February 14, 2021
New research finds that the British variant is “likely” to be linked to a higher risk of hospitalization and death, laying bare the danger facing countries that ease restrictions.
Hospital workers wheeled a patient outside the Royal London Hospital in London this month. Matt Dunham/Associated Press
By Benjamin Mueller and Carl Zimmer | The New York Times
LONDON – British government scientists are increasingly finding the coronavirus variant first detected in Britain to be linked to a higher risk of death than other versions of the virus, a devastating trend that highlights the serious risks and considerable uncertainties of this new phase of the pandemic.
The scientists said last month that there was a “realistic possibility” that the variant was not only more contagious than others, but also more lethal. Now, they say in a new document that it is “likely” that the variant is linked to an increased risk of hospitalization and death.
The British government did not publicly announce the updated findings, which are based on roughly twice as many studies as its earlier assessment and include more deaths from Covid-19 cases caused by the new variant, known as B.1.1.7. It posted the document on a government website on Friday.
The reasons for an elevated death rate are not entirely clear. Some evidence suggests that people infected with the variant may have higher viral loads, a feature that could not only make the virus more contagious but also potentially undermine the effectiveness of certain treatments.
But scientists are also trying to understand how much of the increased risk of death may stem from the propensity of the variant to spread very easily through settings like nursing homes, where people are already vulnerable.
No matter the explanation, scientific advisers to the British government said on Saturday, the new findings laid bare the dangers of countries easing restrictions as the variant takes hold.

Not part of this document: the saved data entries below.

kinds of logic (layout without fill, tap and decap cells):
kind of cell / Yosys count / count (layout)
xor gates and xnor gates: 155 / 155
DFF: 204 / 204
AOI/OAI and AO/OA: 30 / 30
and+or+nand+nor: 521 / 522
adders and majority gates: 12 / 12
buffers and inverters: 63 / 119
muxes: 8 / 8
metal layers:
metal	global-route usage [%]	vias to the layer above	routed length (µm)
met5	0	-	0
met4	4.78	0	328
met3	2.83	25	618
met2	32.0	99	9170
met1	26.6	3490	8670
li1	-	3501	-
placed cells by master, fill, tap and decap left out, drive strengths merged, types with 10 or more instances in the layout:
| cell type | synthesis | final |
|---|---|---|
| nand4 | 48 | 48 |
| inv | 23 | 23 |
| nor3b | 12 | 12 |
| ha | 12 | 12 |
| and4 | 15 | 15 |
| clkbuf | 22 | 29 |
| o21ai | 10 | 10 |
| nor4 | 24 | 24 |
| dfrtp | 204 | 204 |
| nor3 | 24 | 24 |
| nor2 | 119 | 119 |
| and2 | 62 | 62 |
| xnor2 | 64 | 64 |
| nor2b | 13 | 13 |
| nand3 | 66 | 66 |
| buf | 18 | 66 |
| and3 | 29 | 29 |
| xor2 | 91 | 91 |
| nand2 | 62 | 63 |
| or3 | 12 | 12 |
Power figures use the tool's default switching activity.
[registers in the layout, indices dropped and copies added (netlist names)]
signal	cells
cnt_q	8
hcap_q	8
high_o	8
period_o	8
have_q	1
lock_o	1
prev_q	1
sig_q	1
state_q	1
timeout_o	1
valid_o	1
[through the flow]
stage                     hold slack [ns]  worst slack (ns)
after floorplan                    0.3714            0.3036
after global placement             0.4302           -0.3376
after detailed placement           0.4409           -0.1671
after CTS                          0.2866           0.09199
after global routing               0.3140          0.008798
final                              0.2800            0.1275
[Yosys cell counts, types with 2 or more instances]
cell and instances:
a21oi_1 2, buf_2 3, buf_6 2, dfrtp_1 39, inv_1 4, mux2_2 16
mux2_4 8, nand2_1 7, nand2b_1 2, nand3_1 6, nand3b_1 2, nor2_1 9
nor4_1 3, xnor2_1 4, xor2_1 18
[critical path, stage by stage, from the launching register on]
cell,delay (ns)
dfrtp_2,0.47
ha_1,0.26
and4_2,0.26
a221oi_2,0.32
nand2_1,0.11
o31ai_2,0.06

The variant has spread to at least 82 countries, and is being transmitted 35 to 45 percent more easily than other variants in the United States, scientists recently estimated. American officials have suggested that the variant could be the dominant source of infection there by March.
“The overall picture is one of something like a 40 to 60 percent increase in hospitalization risk, and risk of death,” Neil Ferguson, an epidemiologist and scientific adviser to the British government, said in an interview on Saturday. Referring to the tight restrictions on socializing that are in effect across Britain, he said, “It reinforces the policy measures in place.”
Most Covid-19 cases, even those caused by the new variant, are not fatal. And the government scientists were relying on studies that examined a small proportion of overall deaths.
The scientists also struggled to account for the presence of underlying illnesses in people infected with the new variant, and for whether the cases originated in nursing homes.
They were largely limited to studying people who had tested positive for the virus at community testing sites, rather than in hospitals. A quirk of hospital tests means that many cannot detect an altered gene that is often used as a proxy for the variant.
Over all, the government scientists’ assessment that the variant was “likely” to be linked to a higher risk of death still only signaled 55 to 75 percent confidence in the finding.
“I think these results are possibly genuine, although there are still several limitations and we need to understand what causes it,” said Muge Cevik, an infectious disease expert at the University of St. Andrews in Scotland and a scientific adviser to the British government.
She added that “there are other explanations of this increased severity,” among them that the variant may “transmit disproportionately in settings with frailer people,” like nursing homes, because it is more transmissible.
The biggest danger of the new variant remains its propensity to spread: It is thought to be 30 to 50 percent more transmissible, though some scientists put the figure higher than that.
Since the first sample of the variant was collected in southeastern England in September, it has become the dominant source of infection in Britain. It now accounts for more than 90 percent of cases in many parts of the country.